Kyaiku (Bukan) Pembohong
Karya : Bang Casino
Desember, 2016
Terik dan panasnya matahari mulai menghilang dimakan waktu. Senja mulai mencari tempat tuk menggantikannya. Sang rembulan malah sudah terlihat bersiap-siap di ujung sana. Sedangkan. matahari terlihat sedikit terpaksa tuk kembali ke tempat peraduannya. Sore ini, sore kesekian kalinya setelah peristiwa itu, peristiwa yang sangat mengubah cara pandangku terhadap sosok kyaiku itu.
“Sumarno…!”, Dengan suara sedikit keras aku memanggil supir pribadiku yang orang perantauan itu. “Iya pak, ada apa?”, Tanyanya dengan sedikit menunduk. Ah, pak sumarno memang begitu dari dulu, tak pernah sekalipun meninggalkan adat jawanya itu, walaupun ia sudah lama tinggal bersama keluargaku di bali.
“Habis ini, biar saya saja yang jemput Ariz dan Istri saya”, ucapku pada pak sumarno lagi. Ya, istriku dan anakku memang baru saja mau landing, tapi tak apalah, sudah sampai tak terbendung lagi rasa kangenku pada penerus cilikku itu. “Baik pak, mobil sudah saya panaskan, siap untuk dipakai”, jawab sumarno dengan mantap sambil memberikan kunci mobil kepadaku.
Mobil fortunerku melaju tak terlalu ngebut, hanya 80km/jam. Jalan menuju Bandara Ngurah Rai tak terlalu padat seperti biasanya. Sungguh suatu peristiwa yang amat sangat langka terjadi, mungkin hanya saat Hari Raya Nyepi.
*****
“Sudah berapa kali ayah bilang ke kamu Ariz? Kyaimu itu pembohong!”, Untuk kesekian kalinya omongan itu terlontar dari mulutku setiap kali Anakku yang sedang mondok di pesantrenku dulu bercerita tentang berbagai peristiwa aneh yang dialami oleh guruku, orang pesantren menyebutnya karomah.

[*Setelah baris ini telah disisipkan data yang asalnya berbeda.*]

**config.mk**
```make
export PLATFORM = sky130hd
export DESIGN_NAME = apple2_paddle_timers
export DESIGN_NICKNAME = d
export VERILOG_FILES = /design/src/rtl/apple2_paddle_timers.sv
export SDC_FILE = /design/constraint.sdc
export NUM_CORES = 1
export LEC_CHECK = 0
export CAP_MARGIN = 20
export CORE_MARGIN = 2
export CORE_UTILIZATION = 63
export CTS_BUF_LIST = sky130_fd_sc_hd__clkbuf_8
export DETAILED_ROUTE_END_ITERATION = 12
export PLACE_DENSITY = 0.85
export SYNTH_ARGS = -nofsm -noshare
export SYNTH_HDL_FRONTEND = slang
export SYNTH_SLANG_ARGS = --single-unit
```
**constraint.sdc**
```tcl
create_clock -name CLK_14M -period 7.05 [get_ports CLK_14M]
set_input_delay 1.0575 -clock CLK_14M [delete_from_list [all_inputs] [get_ports CLK_14M]]
set_output_delay 1.0575 -clock CLK_14M [all_outputs]
set_load 0.02 [all_outputs]
```
**src/rtl/apple2_paddle_timers.sv**
```systemverilog
`default_nettype none
// ============================================================================
//  Module   : apple2_paddle_timers
//  Purpose  : Multi-channel game-port paddle timer (558 quad-timer
//             replacement). Each channel turns a signed 8-bit joystick value
//             into a one-shot pulse measured in CPU-rate ticks, triggered by
//             the paddle strobe. Supports per-channel enable ("unplugged"),
//             a digital deadband mode and a strobe held until the next tick.
//  Revision : 1.0 - initial release
// ============================================================================
module apple2_paddle_timers #(
  parameter int CHANNELS   = 4,
  parameter int CNT_W      = 13,
  parameter int CENTER     = 2800,
  parameter int SCALE      = 22,
  parameter int SAT_THRESH = 5590,
  parameter int MAX_COUNT  = 5650,
  parameter int DEADBAND   = 32
) (
  input  logic                    CLK_14M,
  input  logic                    RESET_N,
  input  logic                    CLK_2M,
  input  logic                    PDL_STROBE,
  input  logic [8*CHANNELS-1:0]   JOY_AN,
  input  logic [CHANNELS-1:0]     CHAN_EN,
  input  logic                    DIGITAL,
  output logic [CHANNELS-1:0]     PDL,
  output logic                    BUSY
);

  localparam logic [CNT_W-1:0] c_max_count = CNT_W'(MAX_COUNT);
  localparam logic [CNT_W-1:0] c_center    = CNT_W'(CENTER);
  localparam logic [CNT_W-1:0] c_one       = CNT_W'(1);

  // Load value for one channel. Analog mode scales around CENTER and clamps
  // to [0, MAX_COUNT]; digital mode snaps to one of three positions; an
  // unplugged channel always reads full scale.
  function automatic logic [CNT_W-1:0] f_load(
    input logic [7:0] a,
    input logic       en,
    input logic       dig
  );
    logic signed [31:0] a_ext;
    logic signed [31:0] v;
    logic [CNT_W-1:0]   r;
    a_ext = {{24{a[7]}}, a};
    v     = CENTER + SCALE * a_ext;
    if (!en) begin
      r = c_max_count;
    end else if (dig) begin
      if (a_ext <= -DEADBAND) begin
        r = '0;
      end else if (a_ext >= DEADBAND) begin
        r = c_max_count;
      end else begin
        r = c_center;
      end
    end else if (v < 0) begin
      r = '0;
    end else if (v >= SAT_THRESH) begin
      r = c_max_count;
    end else begin
      r = v[CNT_W-1:0];
    end
    return r;
  endfunction

  logic clk2m_cur_q;
  logic clk2m_cur_d;
  logic clk2m_prev_q;
  logic clk2m_prev_d;
  logic pend_q;
  logic pend_d;
  logic w_tick;
  logic w_load_due;

  // Tick detection and strobe latch: a strobe seen on any cycle is held
  // until the next tick, which consumes it (including a strobe on that tick).
  always_comb begin
    clk2m_cur_d  = CLK_2M;
    clk2m_prev_d = clk2m_cur_q;
    w_tick       = clk2m_cur_q & ~clk2m_prev_q;
    w_load_due   = w_tick & (pend_q | PDL_STROBE);
    pend_d       = w_tick ? 1'b0 : (pend_q | PDL_STROBE);
  end

  // Shared state: CLK_2M sample history and pending-strobe flag.
  always_ff @(posedge CLK_14M or negedge RESET_N) begin
    if (!RESET_N) begin
      clk2m_cur_q  <= 1'b0;
      clk2m_prev_q <= 1'b0;
      pend_q       <= 1'b0;
    end else begin
      clk2m_cur_q  <= clk2m_cur_d;
      clk2m_prev_q <= clk2m_prev_d;
      pend_q       <= pend_d;
    end
  end

  logic [CHANNELS-1:0] w_cnt_nz;

  for (genvar gi = 0; gi < CHANNELS; gi++) begin : g_chan
    logic [CNT_W-1:0] cnt_q;
    logic [CNT_W-1:0] cnt_d;
    logic [CNT_W-1:0] w_load;
    logic             pdl_q;
    logic             pdl_d;

    // Per-tick update: output reflects the pre-tick count, then the counter
    // either reloads (retrigger wins) or decrements toward zero.
    always_comb begin
      w_load = f_load(JOY_AN[8*gi +: 8], CHAN_EN[gi], DIGITAL);
      cnt_d  = cnt_q;
      pdl_d  = pdl_q;
      if (w_tick) begin
        pdl_d = |cnt_q;
        if (w_load_due) begin
          cnt_d = w_load;
        end else if (|cnt_q) begin
          cnt_d = cnt_q - c_one;
        end
      end
    end

    // Channel counter and registered paddle output.
    always_ff @(posedge CLK_14M or negedge RESET_N) begin
      if (!RESET_N) begin
        cnt_q <= '0;
        pdl_q <= 1'b0;
      end else begin
        cnt_q <= cnt_d;
        pdl_q <= pdl_d;
      end
    end

    assign w_cnt_nz[gi] = |cnt_q;
    assign PDL[gi]      = pdl_q;
  end

  assign BUSY = |w_cnt_nz;

endmodule
`default_nettype wire

```
==> impl_metrics.py, run 1 <==
metrics = {
    "placed_design": {
        "dp.cells": 1398,
        "gp_congestion": 0.952,
        "dpl.hpwl_microns": 17700,
        "io_buffers": 45,
    },
    "clock_network": {
        "hold_buffers": 0,
        "cts_buffer_depth": 2,
        "cts_root_buf": "clkbuf_8",
        "cts_tree": "yes",
        "cts_setup_buffers": 0,
        "clock-sinks": 59,
        "htree_num_levels": 3,
        "cts_buffers": 9,
        "clk_latency_ns": 0.35,
        "clkSlewWorstSetupHoldPaths_ns": 0.07,
        "cts_resized": 0,
    },
    "drt": {
        "firstDrtPassIters": 6,
        "postRouteAntennaNets": 0,
        "vias": 9050,
        "drc_errors": 0,
        "drtIter0Drc": 755,
        "drt-total-wl_microns": 22700,
        "via_per_inst": 6.40,
        "avgRoutedWirePerCell_microns": 16.1,
    },
    "yosys": {
        "yosysSeqAreaShare_pct": 16.2,
        "synthCells": 1197,
        "syn_area_per_cell_sq_um": 7.62,
        "ys_ff_latch": 59,
        "synth_ff_type": "dfrtp_1",
        "syn_nets": 1364,
        "async_flop_share_pct": 100,
        "yosysUniqueCellTypes": 89,
        "synth_edf_count": 0,
        "ys.warnings.count": 0,
        "netlist_area_sq_um": 9120,
    },
    "layout": {
        "nets": 1397,
        "drive_above_1_share_pct": 4.78,
        "final_common_cell": "nor2_1",
        "antenna_cells": 0,
        "synthToLayoutAreaGrowth_pct": 8.38,
        "stdcell_count": 1414,
        "mostFrequentLayoutCells": "nor2_1, inv_1, ha_1",
    },
    "pwr": {
        "p_per_area_nw_per_um2": 239,
        "peakVddDrop_mv": 0.112,
        "finalPower_mw": 2.37,
        "p_leak_nw": 4.31,
    },
    "job": {
        "maxCapViolations": 0,
    },
    "hold_path": {
        "whs_path_depth": 0,
        "hp-class": "flop to flop",
    },
    "grt": {
        "grt_pass1_wl_microns": 38500,
        "antenna_found_initial": 0,
        "grtUsageTotal_pct": 29.0,
        "grt_max_degree": 60,
        "grt_pass1_vias": 8183,
        "grt_overflow": 0,
    },
    "timing": {
        "max_freq_mhz": 189,
        "period_needed_ns": 5.28,
        "hold_viol_final": 0,
        "setup_tns_ns": 0,
        "finalCritPeriodShare_pct": 74.9,
        "slew_headroom_pct": 39.4,
        "tightest_slew_ns": 0.906,
        "drv_slew": 0,
        "rsz0062_at_grt": "no",
        "setup_viol": 0,
        "fin_skew_ns": 0.0161,
    },
    "floorplan": {
        "start_util_pct": 65.2,
        "rows": 43,
        "design.die.area_sq_um": 15500,
        "core_area_sq_um": 14000,
        "fp.dieW_microns": 124,
        "num_io_pins": 46,
        "die_h_microns": 124,
    },
    "outcome": {
        "status": "completed",
    },
    "worst_setup_path": {
        "path_class": "input pin to flop",
        "critPathCaptureType": "flop",
        "critPathArrivalTime_ns": 5.56,
        "critPathLaunchType": "input pin",
        "critPathRequiredTime_ns": 7.34,
        "r2r_cells": 10,
        "path_max_fanout": 6,
    },
}
-- routing by layer --
layer	global-route usage (%)	vias up	wire length [microns]
li1	-	4465	-
met5	0	-	0
met2	46.8	312	10400
met1	41.8	4249	10600
met3	3.69	24	1390
met4	5.95	0	250
-- worst max-delay path, cell delays in order --
cell             delay, ns
clkdlybuf4s50_1       0.65
ha_1                  0.20
inv_1                 0.05
fa_1                  0.48
inv_1                 0.05
ha_1                  0.36
nor2b_4               0.16
o31a_4                0.31
or4b_4                0.51
and3_1                0.26
a311o_1               0.31
nand3_1               0.09
o211ai_2              0.15
or2_4                 0.30
a2111oi_4             0.42
a221o_1               0.21
-- per-stage QoR --
stage	hold WS (ns)	worst slack [ns]	instance area (sq um)	util, %
floorplan	0.368	2.26	9120	-
global placement	0.373	1.48	9710	69.4
detailed placement	0.389	1.43	9710	69.4
CTS	0.406	1.80	9880	70.6
global route	0.423	1.38	9890	70.7
finish	0.400	1.77	9890	70.7
-- cells in the mapped netlist, types with 6 or more instances --
library cell  instances  area [sq um]
o211ai_1              8          60.1
fa_1                 20           400
or2_2                12          75.1
a311o_1               6          60.1
nor4_1               15          93.8
o21ai_0              73           365
nor2_1              117           439
o21a_1               15           113
or4_1                 8          60.1
o22ai_1              17           106
nor3b_1               7          52.6
a21o_1               19           143
nand2_1             100           375
nand2b_1             18           113
xor2_1               16           140
nand4_1               6          37.5
a31oi_1              22           138
clkbuf_1             25          93.8
a22oi_1               7          52.6
a311oi_1              8          70.1
a221oi_1              6          52.6
a21oi_1              71           355
a211oi_1             13          97.6
inv_1               115           432
and3_1               12          75.1
and2_1                7          43.8
nor2b_1               7          43.8
or3_1                18           113
nor3_1               33           165
nand3_1              33           165
dfrtp_1              59          1480
mux2i_1               8          80.1
xnor2_1              53           464
o31ai_1              20           150
ha_1                106          1330
-- final timing paths --
kind / startpoint / endpoint / slack (ns)
max: JOY_AN[24] / g_chan[3].cnt_q[8] / 1.77
min: clk2m_cur_q / clk2m_prev_q / 0.40
max reg2reg: g_chan[3].cnt_q[0] / g_chan[3].cnt_q[2] / 3.87
min reg2reg: clk2m_cur_q / clk2m_prev_q / 0.40
max in group asynchronous: RESET_N / g_chan[3].pdl_q / 5.65
min in group asynchronous: RESET_N / g_chan[2].cnt_q[7] / 0.86
-- cell families (layout without fill, tap and decap cells) --
logic type                 after synthesis  count (layout)  synth area share [%]
and+or+nand+nor                        415             415                  22.6
buffers and inverters                  147             184                  6.24
AOI/OAI and AO/OA                      371             371                  28.3
xor gates and xnor gates                69              69                  6.63
muxes                                   10              10                  1.12
adders and majority gates              126             126                  18.9
DFF                                     59              59                  16.2
-- registers in the layout (all words and copies together) (netlist names) --
name          flops
clk2m_prev_q      1
clk2m_cur_q       1
pend_q            1
g_chan.pdl_q      4
g_chan.cnt_q     52
-- area by class of cell --
type	count	area [sq um]
clock buffer	10	138
sequential	59	1480
fill	1180	4100
tap	180	225
timing repair buffer	53	503
clock inverter	5	30.0
inverter	116	435
multi-input combinational	991	7080
-- power by group --
group / internal, mW / switching (mW) / total (mW)
registers: 0.398 / 0.0730 / 0.471
clock network: 0.133 / 0.143 / 0.276
logic: 0.651 / 0.967 / 1.62
No activity file was read; power rests on OpenSTA's default activity.
==> run 2: changes to the inputs <==
Settings changed: CORE_UTILIZATION 63 to 58, PLACE_DENSITY 0.85 to 0.82.
Clock period 7.05 ns to 4.54 ns, I/O delays scaled along.
==> run 2 against run 1 <==
Net effect: the run now ends with setup timing left; total power up 110%; sequential power up 57%; critical path depth up 2; worst hold slack worse by 0.13 ns; clock skew down 0.0017 ns; worst setup slack lost 1.9 ns; sequential share of layout area shrank 2.8 points; final cell count increased by 19%; clock-buffer cell count shrank 1; clock power grew 57%; die area is 8.3% higher; critical path type unchanged; critical endpoint is now g_chan[0].cnt_q[10]; largest cell class unchanged; largest power group unchanged.
==> impl_metrics.py, run 2 (synthesized netlist as in run 1, its figures left out) <==
metrics = {
    "pwr": {
        "finalPower_mw": 4.97,
        "peakVddDrop_mv": 0.268,
        "p_per_area_nw_per_um2": 410,
        "p_leak_nw": 5.58,
    },
    "layout": {
        "final_util_pct": 79.5,
        "regArea_sq_um": 1480,
        "nets": 1628,
        "multi_input_area_sq_um": 7510,
        "synthToLayoutAreaGrowth_pct": 32.9,
        "largest_reg_flops": 52,
        "finish.instance_area_sq_um": 12100,
        "mostFrequentLayoutCells": "buf_4, inv_1, nor2_1",
        "drive_above_1_share_pct": 23.9,
        "final_common_cell": "buf_4",
        "stdcell_count": 1678,
        "largest_registers": "g_chan.cnt_q x52, g_chan.pdl_q x4",
        "largest_register": "g_chan.cnt_q",
        "fill_cells": 985,
    },
    "worst_setup_path": {
        "timing.rr.start": "g_chan[3].cnt_q[0]",
        "crit_chain": "clkdlybuf4s50_1 > ha_1 > inv_1 > fa_1 > inv_1 > ha_1 > buf_4 > nand2b_4 > a21oi_2 > or4_1 > o221ai_1 > xor2_1 > buf_4 > o21ai_0 > nor3_1 > o311ai_0 > o211ai_1 > nand2_1",
        "path_max_fanout": 4,
        "path_class": "input pin to flop",
        "critPathCaptureType": "flop",
        "critPathArrivalTime_ns": 4.95,
        "critPathLaunchType": "input pin",
        "crit_path_top_delay_cell": "o311ai_0",
        "slowest_delay_ns": 0.59,
        "critPathRequiredTime_ns": 4.84,
        "startpoint": "JOY_AN[0]",
    },
    "timing": {
        "layout_setup_ws_ns": -0.110,
        "hold_viol_final": 0,
        "period_needed_ns": 4.65,
        "finalCritPeriodShare_pct": 102,
        "holdWs_ns": 0.270,
        "slew_headroom_pct": 49.6,
        "max_freq_mhz": 215,
        "fin_skew_ns": 0.0145,
        "drv_slew": 0,
        "tightest_slew_ns": 0.749,
        "setup_viol": 9,
    },
    "clock_network": {
        "cts_tree": "yes",
        "htree_num_levels": 3,
        "hold_buffers": 0,
        "cts_root_buf": "clkbuf_8",
        "clkSlewWorstSetupHoldPaths_ns": 0.08,
        "cts_buffer_depth": 2,
        "clk_latency_ns": 0.37,
        "cts_buffers": 9,
        "clock-sinks": 59,
    },
    "drt": {
        "drt-total-wl_microns": 29300,
        "drc_errors": 0,
        "avgRoutedWirePerCell_microns": 17.5,
        "firstDrtPassIters": 7,
        "postRouteAntennaNets": 0,
        "drtIter0Drc": 1335,
        "via_per_inst": 6.32,
        "vias": 10600,
    },
    "placed_design": {
        "placed_area_sq_um": 11400,
        "io_buffers": 45,
        "dpl.hpwl_microns": 20500,
        "gp_congestion": 0.971,
        "dp.cells": 1650,
    },
    "floorplan": {
        "rows": 45,
        "die_h_microns": 129,
        "fp.dieW_microns": 129,
        "start_util_pct": 59.8,
        "design.die.area_sq_um": 16700,
        "core_area_sq_um": 15300,
        "num_io_pins": 46,
    },
    "grt": {
        "grtUsageTotal_pct": 31.3,
        "grt_util_met2_pct": 53.9,
        "grt_use_met1_pct": 41.2,
        "grt_pass1_vias": 9815,
        "use_met3_pct": 3.84,
        "grt_pass1_wl_microns": 43700,
        "antenna_found_initial": 1,
        "grt_max_degree": 43,
        "grt_busiest_layer": "met2",
        "grt_overflow": 0,
    },
    "job": {
        "maxCapViolations": 0,
    },
    "outcome": {
        "status": "complete, but fails checks",
        "violations": "setup timing",
    },
    "hold_path": {
        "hp-class": "input pin to async pin",
    },
}
## run 2: changes by cell type in the layout (fill, tap and decap cells not counted), moves of 7 or more
cell	delta
ha_4	+7
o21ai_1	+8
ha_1	-8
buf_4	+232
nor3_1	-8
a21oi_1	-8
a21oi_2	+7
dlymetal6s2s_1	+10
o21ai_0	-10
nor3_2	+8
clkdlybuf4s50_1	-10
## run 2: repair_timing
item,CTS,global route
pin swaps,1,29
setup buffers,0,11
endpoints found under the setup margin,7,47
gates cloned,0,0
gates resized for setup,4,91
## run 2: metrics by stage
stage | setup slack (ns) | TNS [ns]
6_report | -0.110 | -0.373
5_1_grt | -0.259 | -2.57
4_1_cts | 0.0000107 | 0
3_5_place_dp | -0.418 | -12.81
3_3_place_gp | -0.307 | -7.52
2_1_floorplan | 0.130 | 0
## run 2: routing by layer
metal  up-vias  routed length [microns]
li1       4922                        -
met1      4971                    12000
met2       590                    14100
met3       126                     2210
met4         0                      992
met5         -                        0
## run 2: where the power goes
group / internal, mW / switching, mW
Clock: 0.195 / 0.239
Sequential: 0.618 / 0.120
Combinational: 1.85 / 1.95
## run 2: cell type report
cell class                      count  share of cell area (%)
Clock buffer                        9                    1.02
Sequential cell                    59                    12.2
Multi-Input combinational cell    991                    62.0
Timing Repair Buffer              284                    18.7
Tap cell                          211                    2.18
Clock inverter                      7                   0.372
Inverter                          116                    3.59
Antenna cell                        1                  0.0206
## run 2: path summary, 6_finish.rpt
kind	endpoint	slack (ns)	depth (start not counted)
setup / recovery	g_chan[0].cnt_q[10]	-0.11	18
hold / removal	g_chan[0].cnt_q[6]	0.27	1
setup reg to reg	g_chan[3].cnt_q[2]	1.32	10
hold reg to reg	clk2m_prev_q	0.39	0
max in group asynchronous	g_chan[0].cnt_q[2]	3.37	2
min in group CLK_14M	clk2m_prev_q	0.39	0
## run 2: critical path, delay by kind of cell
kind | cells | cell delay [ns]
XOR/XNOR | 1 | 0.21
AND/OR/NAND/NOR | 4 | 0.77
adder cells (fa/ha/maj) | 3 | 1.04
AO/OA/AOI/OAI | 5 | 1.25
buffers and inverters | 5 | 0.98
==> run 3: changes to the inputs <==
Settings changed: PLACE_DENSITY 0.82 to 0.86.
==> run 3 against run 2 <==
Net effect: first-iteration DRC count up 8.1%; largest power group unchanged; the run ends with DRC, setup timing left; maximum frequency up 2.0%; worst hold slack better by 0.14 ns; global-route usage up 1.1 points; core utilization up 1.5 points; flip-flop and latch count unchanged.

“Tapi yah, Yai Bad itu karomahnya banyak, sudah banyak juga yang membuktikannya yah… Masak ayah masih ga percaya sama yai Bad?”, Ya seperti itulah ia selalu saja ingin membuatku percaya lagi pada yai Bad.
Tiiinnnnnnnn……!!!!!!
Astaghfirullahal Adzim…
Sekonyong-konyong motor gede (dengan pengendara yang gede pula) menyalip mobil ku dengan sangat membahayakan, yang sekaligus membuyarkan lamunanku tentang ariz tadi. Hal itu yang selalu saja terjadi ketika anakku Ariz pulang saat liburan. Ia selalu mengulang kenanganku dulu saat mondok ke kyai Bad. Andai kata ia tau, mungkin ia akan sama seperti istriku. Istriku selalu bilang kepadaku, “mungkin hanya masalah waktu saja yang bisa membuatmu percaya lagi dengan kyaimu itu mas”.
*****
20 tahun yang lalu tahun 1996
“Bagaimana bisa? Aku tak yakin hal itu benar! Yai kita sudah terlalu percaya dengan tahayyul!” Bentakku pada teman dekatku yang satu ini, joni namanya. “Tapi nif, aku yakin, dawuh kyai Bad itu pasti benar, taat manfaat ga taat kualat”. Sanggahnya lagi untuk kesekian kalinya.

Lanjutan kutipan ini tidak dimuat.